Heterogeneous-Modal Unsupervised Domain Adaptation via Latent Space Bridging
This addresses a critical limitation in domain adaptation for scenarios with completely different modalities, such as transferring knowledge between images and text, which is incremental as it builds on existing UDA methods.
The paper tackles the problem of unsupervised domain adaptation when source and target domains are from entirely distinct modalities, proposing a novel setting called Heterogeneous-Modal Unsupervised Domain Adaptation (HMUDA) and a framework called Latent Space Bridging (LSB) for semantic segmentation, achieving state-of-the-art performance on six benchmark datasets.

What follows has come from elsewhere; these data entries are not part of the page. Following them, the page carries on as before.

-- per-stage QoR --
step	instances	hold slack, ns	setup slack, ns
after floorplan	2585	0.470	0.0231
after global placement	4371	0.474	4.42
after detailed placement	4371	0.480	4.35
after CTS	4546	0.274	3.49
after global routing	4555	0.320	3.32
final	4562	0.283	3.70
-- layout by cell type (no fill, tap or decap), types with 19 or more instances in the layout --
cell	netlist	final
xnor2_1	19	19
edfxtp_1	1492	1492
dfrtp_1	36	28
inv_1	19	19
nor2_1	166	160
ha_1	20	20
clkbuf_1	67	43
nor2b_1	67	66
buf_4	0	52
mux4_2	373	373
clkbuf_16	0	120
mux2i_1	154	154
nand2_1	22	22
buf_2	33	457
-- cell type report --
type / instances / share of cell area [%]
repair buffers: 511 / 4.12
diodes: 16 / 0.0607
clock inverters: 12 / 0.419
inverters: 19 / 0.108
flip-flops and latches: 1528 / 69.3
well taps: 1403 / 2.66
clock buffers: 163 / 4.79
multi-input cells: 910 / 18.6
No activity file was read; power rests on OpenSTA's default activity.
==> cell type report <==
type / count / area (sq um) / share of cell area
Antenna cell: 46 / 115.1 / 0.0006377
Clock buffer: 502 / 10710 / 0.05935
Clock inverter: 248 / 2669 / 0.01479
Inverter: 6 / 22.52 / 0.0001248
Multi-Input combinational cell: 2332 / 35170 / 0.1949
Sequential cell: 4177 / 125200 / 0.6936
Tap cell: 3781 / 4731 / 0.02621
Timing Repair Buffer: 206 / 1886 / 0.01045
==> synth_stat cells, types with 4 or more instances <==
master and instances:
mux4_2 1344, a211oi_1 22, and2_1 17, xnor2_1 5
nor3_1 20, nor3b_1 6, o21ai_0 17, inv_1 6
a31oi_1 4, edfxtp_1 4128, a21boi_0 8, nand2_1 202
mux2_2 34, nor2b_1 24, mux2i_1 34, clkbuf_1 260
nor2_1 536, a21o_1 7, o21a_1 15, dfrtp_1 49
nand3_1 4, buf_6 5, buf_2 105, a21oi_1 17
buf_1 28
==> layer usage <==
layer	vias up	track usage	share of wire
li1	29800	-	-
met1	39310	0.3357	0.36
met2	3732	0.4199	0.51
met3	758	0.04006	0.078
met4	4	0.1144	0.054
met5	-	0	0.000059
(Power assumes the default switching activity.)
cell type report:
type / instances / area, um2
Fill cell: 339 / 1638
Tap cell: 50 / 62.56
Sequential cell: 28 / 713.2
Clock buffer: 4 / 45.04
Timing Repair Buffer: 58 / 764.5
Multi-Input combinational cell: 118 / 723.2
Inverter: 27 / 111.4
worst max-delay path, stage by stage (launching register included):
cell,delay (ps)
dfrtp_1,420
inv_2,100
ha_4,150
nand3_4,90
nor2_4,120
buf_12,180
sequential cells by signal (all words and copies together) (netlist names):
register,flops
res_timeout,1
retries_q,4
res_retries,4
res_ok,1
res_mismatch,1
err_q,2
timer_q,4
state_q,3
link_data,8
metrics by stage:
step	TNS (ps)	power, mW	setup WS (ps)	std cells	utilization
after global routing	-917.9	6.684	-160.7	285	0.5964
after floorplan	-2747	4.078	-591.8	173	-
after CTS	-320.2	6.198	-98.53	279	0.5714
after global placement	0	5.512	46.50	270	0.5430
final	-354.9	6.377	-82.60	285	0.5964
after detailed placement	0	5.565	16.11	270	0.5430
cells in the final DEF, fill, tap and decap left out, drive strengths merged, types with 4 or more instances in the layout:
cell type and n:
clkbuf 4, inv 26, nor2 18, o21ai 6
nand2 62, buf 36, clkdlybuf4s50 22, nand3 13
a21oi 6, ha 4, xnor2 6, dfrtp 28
==> src/rtl/bmp_fb_loader.sv <==
// Purpose : parses a 24-bpp BMP byte stream and writes its pixels into a framebuffer.
// Latency : one framebuffer write, registered, the cycle after each pixel's R byte is accepted.
// Backpr. : none; a byte is consumed only when outen && file_found, and idle gaps are timed out.
// Ports   : clk/rstn (sync active-low); start, file_found, outen, outbyte = stream input;
//           fb_we/fb_addr/fb_wdata = framebuffer write port; busy/done/status/err_code = progress.
module bmp_fb_loader #(
  parameter int H_ACTIVE       = 640,
  parameter int V_ACTIVE       = 480,
  parameter int ADDR_WIDTH     = 19,
  parameter int TIMEOUT_CYCLES = 50_000_000
) (
  input  logic                  clk,
  input  logic                  rstn,
  input  logic                  start,
  input  logic                  file_found,
  input  logic                  outen,
  input  logic [7:0]            outbyte,
  output logic                  fb_we,
  output logic [ADDR_WIDTH-1:0] fb_addr,
  output logic [23:0]           fb_wdata,
  output logic                  busy,
  output logic                  done,
  output logic [3:0]            status,
  output logic [2:0]            err_code
);

  // Rows in a BMP are padded to a multiple of 4 bytes.
  localparam int         PAD_BYTES = (4 - (3 * H_ACTIVE) % 4) % 4;
  localparam logic [1:0] PAD_LAST  = 2'(PAD_BYTES - 1);

  typedef enum logic [2:0] {
    S_IDLE, S_WAIT, S_HDR, S_SKIP, S_PIX, S_PAD, S_DONE, S_ERR
  } state_t;

  state_t                  state_q, state_d;
  logic [31:0]             byte_cnt_q, idle_q;
  logic [7:0]              sig0_q, sig1_q, b_q, g_q;
  logic [31:0]             offset_q, width_q, height_q;
  logic [15:0]             bpp_q, col_q, row_q;
  logic [1:0]              phase_q, pad_q;
  logic                    fb_we_q, busy_q, done_q;
  logic [ADDR_WIDTH-1:0]   fb_addr_q;
  logic [23:0]             fb_wdata_q;
  logic [3:0]              status_q;
  logic [2:0]              err_code_q;

  logic                    accept, loading, last_col, last_pix;
  logic [31:0]             height_abs, disp_row;
  logic [ADDR_WIDTH-1:0]   pix_addr;
  logic [2:0]              hdr_err, err_d;

  assign accept = outen & file_found;

  always_comb begin
    loading    = (state_q == S_HDR) || (state_q == S_SKIP) ||
                 (state_q == S_PIX) || (state_q == S_PAD);
    last_col   = (col_q == 16'(H_ACTIVE - 1));
    last_pix   = last_col && (row_q == 16'(V_ACTIVE - 1));
    height_abs = height_q[31] ? (~height_q + 32'd1) : height_q;
    // Positive height means the file stores the bottom row first.
    disp_row   = height_q[31] ? {16'd0, row_q} : (32'(V_ACTIVE - 1) - {16'd0, row_q});
    pix_addr   = ADDR_WIDTH'(disp_row * 32'(H_ACTIVE) + {16'd0, col_q});

    if ({sig0_q, sig1_q} != 16'h424D)                                   hdr_err = 3'd1;
    else if (width_q != 32'(H_ACTIVE) || height_abs != 32'(V_ACTIVE))   hdr_err = 3'd2;
    else if (bpp_q != 16'd24)                                           hdr_err = 3'd3;
    else if (offset_q < 32'd54)                                         hdr_err = 3'd4;
    else                                                                hdr_err = 3'd0;

    state_d = state_q;
    err_d   = 3'd0;
    case (state_q)
      S_IDLE, S_DONE, S_ERR: if (start) state_d = S_WAIT;
      S_WAIT: if (file_found) state_d = S_HDR;
      S_HDR: begin
        // Byte 53 is the last header byte; all checked fields are captured by then.
        if (accept && byte_cnt_q == 32'd53) begin
          err_d = hdr_err;
          if (hdr_err != 3'd0)            state_d = S_ERR;
          else if (offset_q == 32'd54)    state_d = S_PIX;
          else                            state_d = S_SKIP;
        end
      end
      S_SKIP: if (accept && (byte_cnt_q + 32'd1) == offset_q) state_d = S_PIX;
      S_PIX: begin
        if (accept && phase_q == 2'd2) begin
          if (last_pix)                          state_d = S_DONE;
          else if (last_col && PAD_BYTES != 0)   state_d = S_PAD;
        end
      end
      S_PAD: if (accept && pad_q == PAD_LAST) state_d = S_PIX;
      default: state_d = S_IDLE;
    endcase

    if (loading && !accept && idle_q == 32'(TIMEOUT_CYCLES - 1)) begin
      state_d = S_ERR;
      err_d   = 3'd5;
    end
  end

  always_ff @(posedge clk) begin
    if (!rstn) begin
      state_q    <= S_IDLE;
      byte_cnt_q <= '0;
      idle_q     <= '0;
      sig0_q     <= '0;
      sig1_q     <= '0;
      offset_q   <= '0;
      width_q    <= '0;
      height_q   <= '0;
      bpp_q      <= '0;
      col_q      <= '0;
      row_q      <= '0;
      phase_q    <= '0;
      pad_q      <= '0;
      b_q        <= '0;
      g_q        <= '0;
      fb_we_q    <= 1'b0;
      fb_addr_q  <= '0;
      fb_wdata_q <= '0;
      busy_q     <= 1'b0;
      done_q     <= 1'b0;
      status_q   <= 4'h0;
      err_code_q <= 3'd0;
    end else begin
      state_q <= state_d;
      fb_we_q <= 1'b0;
      busy_q  <= (state_d == S_WAIT) || (state_d == S_HDR) || (state_d == S_SKIP) ||
                 (state_d == S_PIX)  || (state_d == S_PAD);
      done_q  <= (state_d == S_DONE);
      case (state_d)
        S_WAIT:                      status_q <= 4'h2;
        S_HDR, S_SKIP, S_PIX, S_PAD: status_q <= 4'h3;
        S_DONE:                      status_q <= 4'h4;
        S_ERR:                       status_q <= 4'hE;
        default:                     status_q <= 4'h0;
      endcase

      if (state_d == S_ERR && state_q != S_ERR) err_code_q <= err_d;

      // Arming a new load: clear error and all stream bookkeeping.
      if (state_d == S_WAIT && state_q != S_WAIT) begin
        err_code_q <= 3'd0;
        byte_cnt_q <= '0;
        idle_q     <= '0;
        col_q      <= '0;
        row_q      <= '0;
        phase_q    <= '0;
        pad_q      <= '0;
      end

      if (loading) begin
        if (accept) begin
          byte_cnt_q <= byte_cnt_q + 32'd1;
          idle_q     <= '0;
        end else begin
          idle_q     <= idle_q + 32'd1;
        end
      end

      if (accept && state_q == S_HDR) begin
        case (byte_cnt_q)
          32'd0:  sig0_q          <= outbyte;
          32'd1:  sig1_q          <= outbyte;
          32'd10: offset_q[7:0]   <= outbyte;
          32'd11: offset_q[15:8]  <= outbyte;
          32'd12: offset_q[23:16] <= outbyte;
          32'd13: offset_q[31:24] <= outbyte;
          32'd18: width_q[7:0]    <= outbyte;
          32'd19: width_q[15:8]   <= outbyte;
          32'd20: width_q[23:16]  <= outbyte;
          32'd21: width_q[31:24]  <= outbyte;
          32'd22: height_q[7:0]   <= outbyte;
          32'd23: height_q[15:8]  <= outbyte;
          32'd24: height_q[23:16] <= outbyte;
          32'd25: height_q[31:24] <= outbyte;
          32'd28: bpp_q[7:0]      <= outbyte;
          32'd29: bpp_q[15:8]     <= outbyte;
          default: ;
        endcase
      end

      // Pixel bytes arrive B, G, R; the R byte completes the write.
      if (accept && state_q == S_PIX) begin
        case (phase_q)
          2'd0: begin
            b_q     <= outbyte;
            phase_q <= 2'd1;
          end
          2'd1: begin
            g_q     <= outbyte;
            phase_q <= 2'd2;
          end
          default: begin
            fb_we_q    <= 1'b1;
            fb_wdata_q <= {outbyte, g_q, b_q};
            fb_addr_q  <= pix_addr;
            phase_q    <= 2'd0;
            if (last_col) begin
              col_q <= '0;
              row_q <= row_q + 16'd1;
            end else begin
              col_q <= col_q + 16'd1;
            end
          end
        endcase
      end

      if (accept && state_q == S_PAD) pad_q <= (pad_q == PAD_LAST) ? 2'd0 : pad_q + 2'd1;
    end
  end

  assign fb_we    = fb_we_q;
  assign fb_addr  = fb_addr_q;
  assign fb_wdata = fb_wdata_q;
  assign busy     = busy_q;
  assign done     = done_q;
  assign status   = status_q;
  assign err_code = err_code_q;

endmodule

Unsupervised domain adaptation (UDA) methods effectively bridge domain gaps but become struggled when the source and target domains belong to entirely distinct modalities. To address this limitation, we propose a novel setting called Heterogeneous-Modal Unsupervised Domain Adaptation (HMUDA), which enables knowledge transfer between completely different modalities by leveraging a bridge domain containing unlabeled samples from both modalities. To learn under the HMUDA setting, we propose Latent Space Bridging (LSB), a specialized framework designed for the semantic segmentation task. Specifically, LSB utilizes a dual-branch architecture, incorporating a feature consistency loss to align representations across modalities and a domain alignment loss to reduce discrepancies between class centroids across domains. Extensive experiments conducted on six benchmark datasets demonstrate that LSB achieves state-of-the-art performance.